Exercise prompt> Using the word "lagC" as the filter, copy each matching line from the records.

The input>
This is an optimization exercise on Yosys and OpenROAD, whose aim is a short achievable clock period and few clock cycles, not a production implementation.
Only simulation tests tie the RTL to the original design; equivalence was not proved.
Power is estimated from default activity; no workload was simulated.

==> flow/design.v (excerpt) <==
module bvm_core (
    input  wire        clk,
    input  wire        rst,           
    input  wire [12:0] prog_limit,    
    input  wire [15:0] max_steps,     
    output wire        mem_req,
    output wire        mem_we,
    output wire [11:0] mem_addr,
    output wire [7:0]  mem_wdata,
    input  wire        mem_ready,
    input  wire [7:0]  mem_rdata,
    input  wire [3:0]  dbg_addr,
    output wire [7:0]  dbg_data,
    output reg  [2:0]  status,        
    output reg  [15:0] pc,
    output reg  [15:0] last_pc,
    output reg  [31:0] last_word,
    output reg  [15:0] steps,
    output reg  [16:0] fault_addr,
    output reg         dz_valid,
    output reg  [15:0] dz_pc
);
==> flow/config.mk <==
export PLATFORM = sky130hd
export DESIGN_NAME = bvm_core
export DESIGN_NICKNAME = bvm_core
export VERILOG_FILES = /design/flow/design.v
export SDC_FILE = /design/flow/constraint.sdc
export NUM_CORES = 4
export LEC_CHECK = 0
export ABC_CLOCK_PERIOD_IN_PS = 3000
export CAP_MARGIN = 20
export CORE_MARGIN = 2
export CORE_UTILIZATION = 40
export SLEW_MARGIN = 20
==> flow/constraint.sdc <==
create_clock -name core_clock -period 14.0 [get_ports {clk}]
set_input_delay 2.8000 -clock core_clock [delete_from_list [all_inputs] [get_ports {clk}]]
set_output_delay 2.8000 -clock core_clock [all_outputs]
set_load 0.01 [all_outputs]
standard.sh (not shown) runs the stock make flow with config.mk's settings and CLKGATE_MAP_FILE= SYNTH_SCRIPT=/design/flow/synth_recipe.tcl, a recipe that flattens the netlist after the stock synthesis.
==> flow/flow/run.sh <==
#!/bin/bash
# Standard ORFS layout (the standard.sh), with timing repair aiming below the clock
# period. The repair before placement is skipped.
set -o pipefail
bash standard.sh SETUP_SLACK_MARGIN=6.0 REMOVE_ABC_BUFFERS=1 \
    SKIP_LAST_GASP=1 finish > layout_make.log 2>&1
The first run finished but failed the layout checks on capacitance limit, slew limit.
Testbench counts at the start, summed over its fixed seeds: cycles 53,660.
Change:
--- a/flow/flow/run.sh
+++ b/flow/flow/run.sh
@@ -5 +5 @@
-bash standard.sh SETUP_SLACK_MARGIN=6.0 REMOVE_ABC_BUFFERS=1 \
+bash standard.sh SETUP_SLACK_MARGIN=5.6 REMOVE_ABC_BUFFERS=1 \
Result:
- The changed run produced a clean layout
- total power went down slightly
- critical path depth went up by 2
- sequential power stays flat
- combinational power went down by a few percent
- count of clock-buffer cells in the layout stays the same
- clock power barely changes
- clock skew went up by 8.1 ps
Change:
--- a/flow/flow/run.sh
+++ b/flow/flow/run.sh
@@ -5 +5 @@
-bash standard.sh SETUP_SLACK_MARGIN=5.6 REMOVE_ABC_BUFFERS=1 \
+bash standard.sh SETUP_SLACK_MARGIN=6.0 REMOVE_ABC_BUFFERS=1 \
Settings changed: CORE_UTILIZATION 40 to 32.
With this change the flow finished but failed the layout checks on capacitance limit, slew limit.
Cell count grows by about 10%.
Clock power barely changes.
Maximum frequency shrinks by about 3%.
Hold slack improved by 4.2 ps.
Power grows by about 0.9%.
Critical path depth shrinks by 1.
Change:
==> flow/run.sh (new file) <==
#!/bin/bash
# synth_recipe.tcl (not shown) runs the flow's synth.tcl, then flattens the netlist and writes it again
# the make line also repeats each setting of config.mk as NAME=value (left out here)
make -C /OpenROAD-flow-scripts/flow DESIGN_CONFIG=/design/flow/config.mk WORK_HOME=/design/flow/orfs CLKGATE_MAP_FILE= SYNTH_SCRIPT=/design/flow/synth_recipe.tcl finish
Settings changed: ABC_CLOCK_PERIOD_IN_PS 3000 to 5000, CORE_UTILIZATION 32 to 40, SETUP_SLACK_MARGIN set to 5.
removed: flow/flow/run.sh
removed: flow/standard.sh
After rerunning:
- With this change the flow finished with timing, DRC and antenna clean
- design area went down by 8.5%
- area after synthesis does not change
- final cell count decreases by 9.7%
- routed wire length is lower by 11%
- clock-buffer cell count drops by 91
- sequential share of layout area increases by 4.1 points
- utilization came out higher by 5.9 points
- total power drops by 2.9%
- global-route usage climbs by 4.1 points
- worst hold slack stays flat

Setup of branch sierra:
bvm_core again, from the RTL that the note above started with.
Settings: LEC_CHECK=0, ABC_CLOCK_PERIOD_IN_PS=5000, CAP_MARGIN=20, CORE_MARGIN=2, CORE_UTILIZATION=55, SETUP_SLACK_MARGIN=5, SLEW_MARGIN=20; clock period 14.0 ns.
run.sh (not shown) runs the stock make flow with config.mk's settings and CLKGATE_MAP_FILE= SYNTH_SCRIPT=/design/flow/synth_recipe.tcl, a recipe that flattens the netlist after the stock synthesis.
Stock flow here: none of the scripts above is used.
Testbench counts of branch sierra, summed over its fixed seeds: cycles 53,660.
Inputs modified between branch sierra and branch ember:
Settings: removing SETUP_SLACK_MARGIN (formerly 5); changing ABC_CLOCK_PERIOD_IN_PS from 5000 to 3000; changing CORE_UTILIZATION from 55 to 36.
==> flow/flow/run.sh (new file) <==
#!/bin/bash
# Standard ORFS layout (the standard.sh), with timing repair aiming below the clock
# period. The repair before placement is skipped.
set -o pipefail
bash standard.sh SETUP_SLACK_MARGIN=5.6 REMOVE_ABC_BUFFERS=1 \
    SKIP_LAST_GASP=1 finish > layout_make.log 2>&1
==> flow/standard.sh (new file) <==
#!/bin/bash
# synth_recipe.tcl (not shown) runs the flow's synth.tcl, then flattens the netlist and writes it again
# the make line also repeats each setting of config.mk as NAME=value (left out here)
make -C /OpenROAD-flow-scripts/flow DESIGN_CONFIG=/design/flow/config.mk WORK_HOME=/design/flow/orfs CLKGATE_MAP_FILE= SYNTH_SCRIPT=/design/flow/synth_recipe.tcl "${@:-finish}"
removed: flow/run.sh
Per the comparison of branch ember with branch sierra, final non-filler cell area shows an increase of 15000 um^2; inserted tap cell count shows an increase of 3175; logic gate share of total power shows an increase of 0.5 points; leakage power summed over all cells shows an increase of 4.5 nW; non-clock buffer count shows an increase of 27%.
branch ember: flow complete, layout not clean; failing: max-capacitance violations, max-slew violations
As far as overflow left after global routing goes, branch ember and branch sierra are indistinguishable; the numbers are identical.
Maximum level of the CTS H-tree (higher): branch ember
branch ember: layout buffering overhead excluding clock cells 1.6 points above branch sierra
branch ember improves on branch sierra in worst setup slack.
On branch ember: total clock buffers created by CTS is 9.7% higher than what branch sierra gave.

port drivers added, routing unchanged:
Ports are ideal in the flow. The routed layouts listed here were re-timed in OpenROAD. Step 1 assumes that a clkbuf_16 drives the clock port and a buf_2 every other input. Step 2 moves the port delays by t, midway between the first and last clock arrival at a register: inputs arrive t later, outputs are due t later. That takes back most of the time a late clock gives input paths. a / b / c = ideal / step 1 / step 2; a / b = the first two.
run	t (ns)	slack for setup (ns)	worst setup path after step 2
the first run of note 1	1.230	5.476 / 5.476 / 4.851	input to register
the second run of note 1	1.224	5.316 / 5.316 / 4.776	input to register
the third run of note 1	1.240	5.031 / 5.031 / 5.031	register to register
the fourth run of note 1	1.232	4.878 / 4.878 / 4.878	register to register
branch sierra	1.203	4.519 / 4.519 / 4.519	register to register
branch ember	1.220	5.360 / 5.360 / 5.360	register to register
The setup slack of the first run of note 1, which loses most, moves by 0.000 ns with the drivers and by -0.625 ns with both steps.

* * *

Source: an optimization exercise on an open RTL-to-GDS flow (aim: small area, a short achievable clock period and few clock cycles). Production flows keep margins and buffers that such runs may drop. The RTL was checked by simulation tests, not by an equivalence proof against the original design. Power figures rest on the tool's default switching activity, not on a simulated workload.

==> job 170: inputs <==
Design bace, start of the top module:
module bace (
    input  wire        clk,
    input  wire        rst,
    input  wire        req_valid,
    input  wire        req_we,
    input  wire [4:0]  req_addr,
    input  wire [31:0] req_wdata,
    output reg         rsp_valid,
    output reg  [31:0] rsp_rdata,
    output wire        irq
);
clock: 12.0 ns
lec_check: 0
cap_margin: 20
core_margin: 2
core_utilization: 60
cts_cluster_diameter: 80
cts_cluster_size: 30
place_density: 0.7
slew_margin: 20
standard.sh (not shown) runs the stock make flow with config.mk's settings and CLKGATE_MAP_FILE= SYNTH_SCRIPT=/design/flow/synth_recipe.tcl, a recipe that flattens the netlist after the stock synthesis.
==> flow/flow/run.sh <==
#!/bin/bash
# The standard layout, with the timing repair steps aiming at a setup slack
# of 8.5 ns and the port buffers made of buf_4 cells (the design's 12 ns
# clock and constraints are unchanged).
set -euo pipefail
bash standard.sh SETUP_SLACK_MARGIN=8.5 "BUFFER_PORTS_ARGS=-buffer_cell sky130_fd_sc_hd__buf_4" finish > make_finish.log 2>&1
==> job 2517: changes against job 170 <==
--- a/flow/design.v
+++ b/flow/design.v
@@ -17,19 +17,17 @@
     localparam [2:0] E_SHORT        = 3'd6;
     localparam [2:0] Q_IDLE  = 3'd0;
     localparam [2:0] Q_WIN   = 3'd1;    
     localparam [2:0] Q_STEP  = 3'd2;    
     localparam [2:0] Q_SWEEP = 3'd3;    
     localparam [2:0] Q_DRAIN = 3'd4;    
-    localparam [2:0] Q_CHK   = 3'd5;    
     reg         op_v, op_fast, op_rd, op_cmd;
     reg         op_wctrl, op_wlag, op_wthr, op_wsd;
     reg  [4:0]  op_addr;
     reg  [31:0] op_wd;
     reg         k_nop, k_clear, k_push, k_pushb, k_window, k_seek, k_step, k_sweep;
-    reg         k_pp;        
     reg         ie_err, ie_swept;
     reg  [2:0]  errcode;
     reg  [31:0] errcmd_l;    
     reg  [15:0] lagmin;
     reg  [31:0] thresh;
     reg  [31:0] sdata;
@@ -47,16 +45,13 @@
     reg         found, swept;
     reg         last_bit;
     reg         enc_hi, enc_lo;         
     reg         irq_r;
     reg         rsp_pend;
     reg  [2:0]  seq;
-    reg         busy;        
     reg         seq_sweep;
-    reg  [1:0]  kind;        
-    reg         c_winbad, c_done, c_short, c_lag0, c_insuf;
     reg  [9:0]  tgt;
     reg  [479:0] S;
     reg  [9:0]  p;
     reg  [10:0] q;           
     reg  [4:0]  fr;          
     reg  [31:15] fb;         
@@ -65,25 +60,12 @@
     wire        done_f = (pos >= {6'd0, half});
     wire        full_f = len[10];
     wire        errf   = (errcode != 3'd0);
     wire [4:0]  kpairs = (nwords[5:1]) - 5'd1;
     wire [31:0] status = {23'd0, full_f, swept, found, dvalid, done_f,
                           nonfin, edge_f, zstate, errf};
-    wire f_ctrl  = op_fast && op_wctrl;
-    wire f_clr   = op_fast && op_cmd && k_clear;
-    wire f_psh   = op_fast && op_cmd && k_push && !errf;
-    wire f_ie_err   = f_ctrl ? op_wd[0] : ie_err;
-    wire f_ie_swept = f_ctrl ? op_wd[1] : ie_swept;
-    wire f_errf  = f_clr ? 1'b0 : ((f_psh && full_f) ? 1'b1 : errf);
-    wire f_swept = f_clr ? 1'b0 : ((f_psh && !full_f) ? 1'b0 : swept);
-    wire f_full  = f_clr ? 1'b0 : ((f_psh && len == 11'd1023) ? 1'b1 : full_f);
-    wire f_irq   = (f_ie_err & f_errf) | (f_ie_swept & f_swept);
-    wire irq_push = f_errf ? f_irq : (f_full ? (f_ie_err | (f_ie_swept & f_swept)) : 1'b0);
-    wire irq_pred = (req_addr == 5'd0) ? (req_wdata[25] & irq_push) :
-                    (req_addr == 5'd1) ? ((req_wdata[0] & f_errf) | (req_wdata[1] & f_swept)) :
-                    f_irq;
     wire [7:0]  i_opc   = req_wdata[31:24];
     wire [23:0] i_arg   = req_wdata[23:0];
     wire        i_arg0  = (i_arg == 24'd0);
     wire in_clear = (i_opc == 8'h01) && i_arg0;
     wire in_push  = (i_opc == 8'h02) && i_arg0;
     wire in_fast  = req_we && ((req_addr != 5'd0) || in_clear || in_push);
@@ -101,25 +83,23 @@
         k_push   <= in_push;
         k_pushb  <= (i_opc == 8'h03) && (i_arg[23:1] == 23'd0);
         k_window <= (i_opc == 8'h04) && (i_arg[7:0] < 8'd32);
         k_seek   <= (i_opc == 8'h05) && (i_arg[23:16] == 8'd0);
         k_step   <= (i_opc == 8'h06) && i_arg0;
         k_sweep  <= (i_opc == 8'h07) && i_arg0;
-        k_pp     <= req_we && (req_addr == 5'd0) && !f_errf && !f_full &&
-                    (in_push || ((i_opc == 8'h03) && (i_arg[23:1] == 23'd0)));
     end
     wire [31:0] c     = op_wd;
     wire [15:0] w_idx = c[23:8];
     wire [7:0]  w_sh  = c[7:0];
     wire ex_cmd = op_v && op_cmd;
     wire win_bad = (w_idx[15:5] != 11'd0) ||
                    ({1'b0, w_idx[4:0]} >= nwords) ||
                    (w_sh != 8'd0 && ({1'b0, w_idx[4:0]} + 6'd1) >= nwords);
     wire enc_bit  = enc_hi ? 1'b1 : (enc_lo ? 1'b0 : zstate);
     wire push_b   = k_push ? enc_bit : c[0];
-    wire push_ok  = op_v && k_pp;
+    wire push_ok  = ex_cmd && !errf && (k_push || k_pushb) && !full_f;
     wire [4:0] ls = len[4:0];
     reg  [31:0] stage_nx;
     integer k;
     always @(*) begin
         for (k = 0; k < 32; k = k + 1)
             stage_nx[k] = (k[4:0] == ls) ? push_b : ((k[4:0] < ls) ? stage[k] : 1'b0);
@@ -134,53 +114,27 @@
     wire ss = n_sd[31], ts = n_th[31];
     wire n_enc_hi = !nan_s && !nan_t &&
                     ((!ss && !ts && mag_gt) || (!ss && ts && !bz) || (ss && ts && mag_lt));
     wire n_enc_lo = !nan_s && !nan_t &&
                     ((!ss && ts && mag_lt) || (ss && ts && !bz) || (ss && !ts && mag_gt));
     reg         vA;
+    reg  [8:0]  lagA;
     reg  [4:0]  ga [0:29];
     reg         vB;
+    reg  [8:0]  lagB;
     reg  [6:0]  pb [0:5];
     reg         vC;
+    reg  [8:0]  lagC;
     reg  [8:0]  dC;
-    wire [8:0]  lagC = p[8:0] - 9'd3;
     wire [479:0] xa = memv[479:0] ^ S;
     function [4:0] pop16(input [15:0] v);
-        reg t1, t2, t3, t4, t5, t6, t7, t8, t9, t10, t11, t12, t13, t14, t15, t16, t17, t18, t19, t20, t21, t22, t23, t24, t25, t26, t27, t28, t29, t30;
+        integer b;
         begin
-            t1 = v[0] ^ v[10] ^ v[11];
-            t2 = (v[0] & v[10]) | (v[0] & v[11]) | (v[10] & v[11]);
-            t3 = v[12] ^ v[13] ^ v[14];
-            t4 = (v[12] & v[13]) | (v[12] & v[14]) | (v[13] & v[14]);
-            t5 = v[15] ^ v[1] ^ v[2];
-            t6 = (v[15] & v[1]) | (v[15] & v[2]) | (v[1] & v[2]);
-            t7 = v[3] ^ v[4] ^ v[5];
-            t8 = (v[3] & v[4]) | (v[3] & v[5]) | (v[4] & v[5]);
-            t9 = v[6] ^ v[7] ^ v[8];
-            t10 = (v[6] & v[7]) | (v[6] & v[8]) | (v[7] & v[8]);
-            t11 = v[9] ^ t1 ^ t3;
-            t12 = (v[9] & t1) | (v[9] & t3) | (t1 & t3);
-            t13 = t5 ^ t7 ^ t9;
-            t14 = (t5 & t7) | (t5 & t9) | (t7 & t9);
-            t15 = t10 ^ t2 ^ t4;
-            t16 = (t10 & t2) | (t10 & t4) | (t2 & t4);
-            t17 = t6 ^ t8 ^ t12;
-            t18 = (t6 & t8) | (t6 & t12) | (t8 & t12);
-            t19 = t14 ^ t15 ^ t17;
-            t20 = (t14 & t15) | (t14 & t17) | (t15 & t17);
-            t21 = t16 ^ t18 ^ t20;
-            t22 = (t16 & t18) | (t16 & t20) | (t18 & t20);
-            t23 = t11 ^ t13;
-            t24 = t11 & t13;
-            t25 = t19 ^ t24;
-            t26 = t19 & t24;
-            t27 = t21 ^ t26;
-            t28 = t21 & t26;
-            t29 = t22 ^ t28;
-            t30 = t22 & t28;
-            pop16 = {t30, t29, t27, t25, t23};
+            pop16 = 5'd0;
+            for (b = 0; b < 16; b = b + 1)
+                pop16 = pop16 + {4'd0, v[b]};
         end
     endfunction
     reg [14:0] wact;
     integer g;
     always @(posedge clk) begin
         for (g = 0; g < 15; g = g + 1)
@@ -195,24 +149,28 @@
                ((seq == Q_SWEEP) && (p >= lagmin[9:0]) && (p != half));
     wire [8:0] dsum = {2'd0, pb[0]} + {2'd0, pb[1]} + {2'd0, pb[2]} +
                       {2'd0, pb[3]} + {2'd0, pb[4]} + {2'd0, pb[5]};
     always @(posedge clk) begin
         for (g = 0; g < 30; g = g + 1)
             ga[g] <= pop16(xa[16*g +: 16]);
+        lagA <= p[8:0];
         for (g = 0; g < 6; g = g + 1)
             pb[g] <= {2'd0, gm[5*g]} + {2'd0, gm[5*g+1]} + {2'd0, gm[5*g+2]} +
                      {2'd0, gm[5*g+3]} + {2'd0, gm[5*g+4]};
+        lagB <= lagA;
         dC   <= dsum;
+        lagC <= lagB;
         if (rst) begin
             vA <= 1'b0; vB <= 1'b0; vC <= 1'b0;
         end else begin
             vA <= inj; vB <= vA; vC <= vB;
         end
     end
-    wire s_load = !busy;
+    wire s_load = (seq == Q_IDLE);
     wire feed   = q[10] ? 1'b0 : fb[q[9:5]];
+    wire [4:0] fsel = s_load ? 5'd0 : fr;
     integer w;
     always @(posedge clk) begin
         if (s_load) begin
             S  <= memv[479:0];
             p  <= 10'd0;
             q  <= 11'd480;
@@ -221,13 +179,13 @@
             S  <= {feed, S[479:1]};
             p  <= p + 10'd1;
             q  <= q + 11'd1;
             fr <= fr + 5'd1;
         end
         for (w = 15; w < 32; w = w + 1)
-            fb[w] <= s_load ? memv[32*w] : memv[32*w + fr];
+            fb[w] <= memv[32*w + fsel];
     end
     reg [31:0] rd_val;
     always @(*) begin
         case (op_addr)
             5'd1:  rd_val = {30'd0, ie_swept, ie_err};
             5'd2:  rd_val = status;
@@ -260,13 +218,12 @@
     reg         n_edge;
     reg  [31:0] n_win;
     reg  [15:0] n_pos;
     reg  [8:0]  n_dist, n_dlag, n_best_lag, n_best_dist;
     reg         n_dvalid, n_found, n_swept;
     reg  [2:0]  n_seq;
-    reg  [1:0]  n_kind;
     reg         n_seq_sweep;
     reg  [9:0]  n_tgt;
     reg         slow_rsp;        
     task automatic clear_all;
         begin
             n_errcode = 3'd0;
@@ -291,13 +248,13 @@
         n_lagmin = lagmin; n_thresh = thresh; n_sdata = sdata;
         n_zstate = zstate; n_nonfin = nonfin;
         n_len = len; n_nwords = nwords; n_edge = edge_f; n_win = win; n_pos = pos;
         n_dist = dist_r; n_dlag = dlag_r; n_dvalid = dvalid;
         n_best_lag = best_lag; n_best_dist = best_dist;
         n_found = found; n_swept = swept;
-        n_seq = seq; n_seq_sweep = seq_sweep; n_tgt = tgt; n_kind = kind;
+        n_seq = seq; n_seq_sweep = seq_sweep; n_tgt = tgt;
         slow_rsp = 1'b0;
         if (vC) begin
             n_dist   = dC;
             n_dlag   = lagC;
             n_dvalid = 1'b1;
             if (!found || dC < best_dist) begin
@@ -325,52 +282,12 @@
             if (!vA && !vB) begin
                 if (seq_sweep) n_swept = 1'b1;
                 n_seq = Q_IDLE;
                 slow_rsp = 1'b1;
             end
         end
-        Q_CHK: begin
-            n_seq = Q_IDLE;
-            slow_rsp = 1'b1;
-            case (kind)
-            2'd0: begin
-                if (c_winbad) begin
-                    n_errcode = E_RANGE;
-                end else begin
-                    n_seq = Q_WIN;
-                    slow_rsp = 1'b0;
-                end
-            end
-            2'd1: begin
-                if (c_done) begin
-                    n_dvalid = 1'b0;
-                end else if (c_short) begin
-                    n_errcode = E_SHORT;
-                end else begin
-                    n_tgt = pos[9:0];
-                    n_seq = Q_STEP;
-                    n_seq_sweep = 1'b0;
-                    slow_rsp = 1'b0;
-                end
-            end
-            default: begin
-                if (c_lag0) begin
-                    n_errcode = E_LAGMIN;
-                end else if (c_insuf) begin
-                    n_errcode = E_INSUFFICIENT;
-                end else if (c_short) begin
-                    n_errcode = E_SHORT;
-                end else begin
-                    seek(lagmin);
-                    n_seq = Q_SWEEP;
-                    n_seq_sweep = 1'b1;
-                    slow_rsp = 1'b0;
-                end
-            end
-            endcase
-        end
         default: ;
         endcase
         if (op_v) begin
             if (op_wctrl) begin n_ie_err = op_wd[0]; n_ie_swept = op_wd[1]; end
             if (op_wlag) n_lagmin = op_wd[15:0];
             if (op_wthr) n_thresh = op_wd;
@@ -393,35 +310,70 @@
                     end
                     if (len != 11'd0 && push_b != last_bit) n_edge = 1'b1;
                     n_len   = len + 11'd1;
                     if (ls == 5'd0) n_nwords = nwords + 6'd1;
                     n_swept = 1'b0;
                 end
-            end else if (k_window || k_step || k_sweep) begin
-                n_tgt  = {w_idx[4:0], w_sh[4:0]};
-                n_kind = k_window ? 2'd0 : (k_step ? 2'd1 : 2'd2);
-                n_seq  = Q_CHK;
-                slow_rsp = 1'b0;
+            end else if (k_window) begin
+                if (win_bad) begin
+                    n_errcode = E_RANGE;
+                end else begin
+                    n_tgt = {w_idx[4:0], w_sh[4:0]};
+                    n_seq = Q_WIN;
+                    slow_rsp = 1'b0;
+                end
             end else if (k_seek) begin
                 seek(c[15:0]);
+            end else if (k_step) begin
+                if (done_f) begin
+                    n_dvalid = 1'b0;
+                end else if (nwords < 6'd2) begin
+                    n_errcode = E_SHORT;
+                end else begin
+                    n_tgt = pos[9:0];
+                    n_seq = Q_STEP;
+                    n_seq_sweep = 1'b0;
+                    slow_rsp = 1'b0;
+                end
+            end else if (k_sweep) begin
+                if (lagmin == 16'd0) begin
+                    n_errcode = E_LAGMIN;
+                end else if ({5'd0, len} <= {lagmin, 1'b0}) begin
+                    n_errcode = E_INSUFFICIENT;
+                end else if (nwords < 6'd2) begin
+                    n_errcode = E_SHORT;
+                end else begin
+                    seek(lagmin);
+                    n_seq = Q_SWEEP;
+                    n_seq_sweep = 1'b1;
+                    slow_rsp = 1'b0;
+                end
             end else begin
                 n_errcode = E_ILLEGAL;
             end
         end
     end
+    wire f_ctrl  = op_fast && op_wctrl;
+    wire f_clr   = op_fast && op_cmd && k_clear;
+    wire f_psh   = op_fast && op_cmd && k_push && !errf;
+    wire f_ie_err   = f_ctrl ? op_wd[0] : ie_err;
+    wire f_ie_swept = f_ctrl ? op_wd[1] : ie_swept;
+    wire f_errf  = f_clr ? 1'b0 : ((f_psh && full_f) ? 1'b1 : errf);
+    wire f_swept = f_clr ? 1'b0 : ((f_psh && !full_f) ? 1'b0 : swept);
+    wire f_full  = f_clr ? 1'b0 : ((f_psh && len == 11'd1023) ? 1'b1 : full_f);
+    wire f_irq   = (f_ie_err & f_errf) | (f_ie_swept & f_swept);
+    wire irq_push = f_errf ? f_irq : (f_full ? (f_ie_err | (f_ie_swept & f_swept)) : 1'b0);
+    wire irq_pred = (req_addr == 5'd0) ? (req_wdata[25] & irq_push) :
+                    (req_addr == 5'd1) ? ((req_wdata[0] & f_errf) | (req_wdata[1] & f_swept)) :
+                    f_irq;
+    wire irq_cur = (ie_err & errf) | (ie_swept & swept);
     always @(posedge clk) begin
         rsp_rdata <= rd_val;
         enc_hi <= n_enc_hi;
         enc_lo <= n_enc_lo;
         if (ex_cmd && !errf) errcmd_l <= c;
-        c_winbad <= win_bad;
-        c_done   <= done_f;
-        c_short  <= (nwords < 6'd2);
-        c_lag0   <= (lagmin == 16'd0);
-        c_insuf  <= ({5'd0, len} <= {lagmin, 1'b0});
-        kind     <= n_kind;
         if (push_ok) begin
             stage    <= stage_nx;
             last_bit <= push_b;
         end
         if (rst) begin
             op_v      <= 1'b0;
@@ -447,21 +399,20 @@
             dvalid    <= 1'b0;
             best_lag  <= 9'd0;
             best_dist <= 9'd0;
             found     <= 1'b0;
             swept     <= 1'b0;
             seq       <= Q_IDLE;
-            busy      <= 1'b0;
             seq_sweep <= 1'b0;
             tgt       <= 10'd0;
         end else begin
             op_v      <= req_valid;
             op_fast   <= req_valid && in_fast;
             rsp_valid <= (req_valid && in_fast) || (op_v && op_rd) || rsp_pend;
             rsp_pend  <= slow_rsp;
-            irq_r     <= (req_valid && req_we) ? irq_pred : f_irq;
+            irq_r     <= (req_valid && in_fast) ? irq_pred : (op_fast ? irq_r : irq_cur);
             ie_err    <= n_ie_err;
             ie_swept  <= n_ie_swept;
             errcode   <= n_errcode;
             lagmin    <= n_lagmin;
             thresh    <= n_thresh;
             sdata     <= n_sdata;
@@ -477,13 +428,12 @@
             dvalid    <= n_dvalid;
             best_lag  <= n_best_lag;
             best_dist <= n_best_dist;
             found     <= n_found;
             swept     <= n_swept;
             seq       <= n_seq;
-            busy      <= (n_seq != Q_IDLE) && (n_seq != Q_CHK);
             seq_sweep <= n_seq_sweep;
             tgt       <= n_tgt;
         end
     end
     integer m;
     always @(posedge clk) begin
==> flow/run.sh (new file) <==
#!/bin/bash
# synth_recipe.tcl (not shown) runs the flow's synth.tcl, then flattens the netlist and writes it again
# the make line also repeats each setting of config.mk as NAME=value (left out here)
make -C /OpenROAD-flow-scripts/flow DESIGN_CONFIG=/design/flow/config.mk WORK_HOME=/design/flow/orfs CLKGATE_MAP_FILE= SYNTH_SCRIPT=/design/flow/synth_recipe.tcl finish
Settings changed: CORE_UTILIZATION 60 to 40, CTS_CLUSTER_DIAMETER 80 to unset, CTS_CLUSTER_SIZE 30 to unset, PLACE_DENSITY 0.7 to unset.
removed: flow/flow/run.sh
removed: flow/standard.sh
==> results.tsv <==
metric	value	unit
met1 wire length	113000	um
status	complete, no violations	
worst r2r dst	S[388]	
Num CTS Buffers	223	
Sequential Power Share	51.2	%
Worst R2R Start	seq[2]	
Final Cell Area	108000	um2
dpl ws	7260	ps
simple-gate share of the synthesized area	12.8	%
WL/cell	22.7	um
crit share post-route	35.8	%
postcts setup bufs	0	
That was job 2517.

Exercise result>
+    reg  [8:0]  lagC;
-    wire [8:0]  lagC = p[8:0] - 9'd3;
+        lagC <= lagB;
             n_dlag   = lagC;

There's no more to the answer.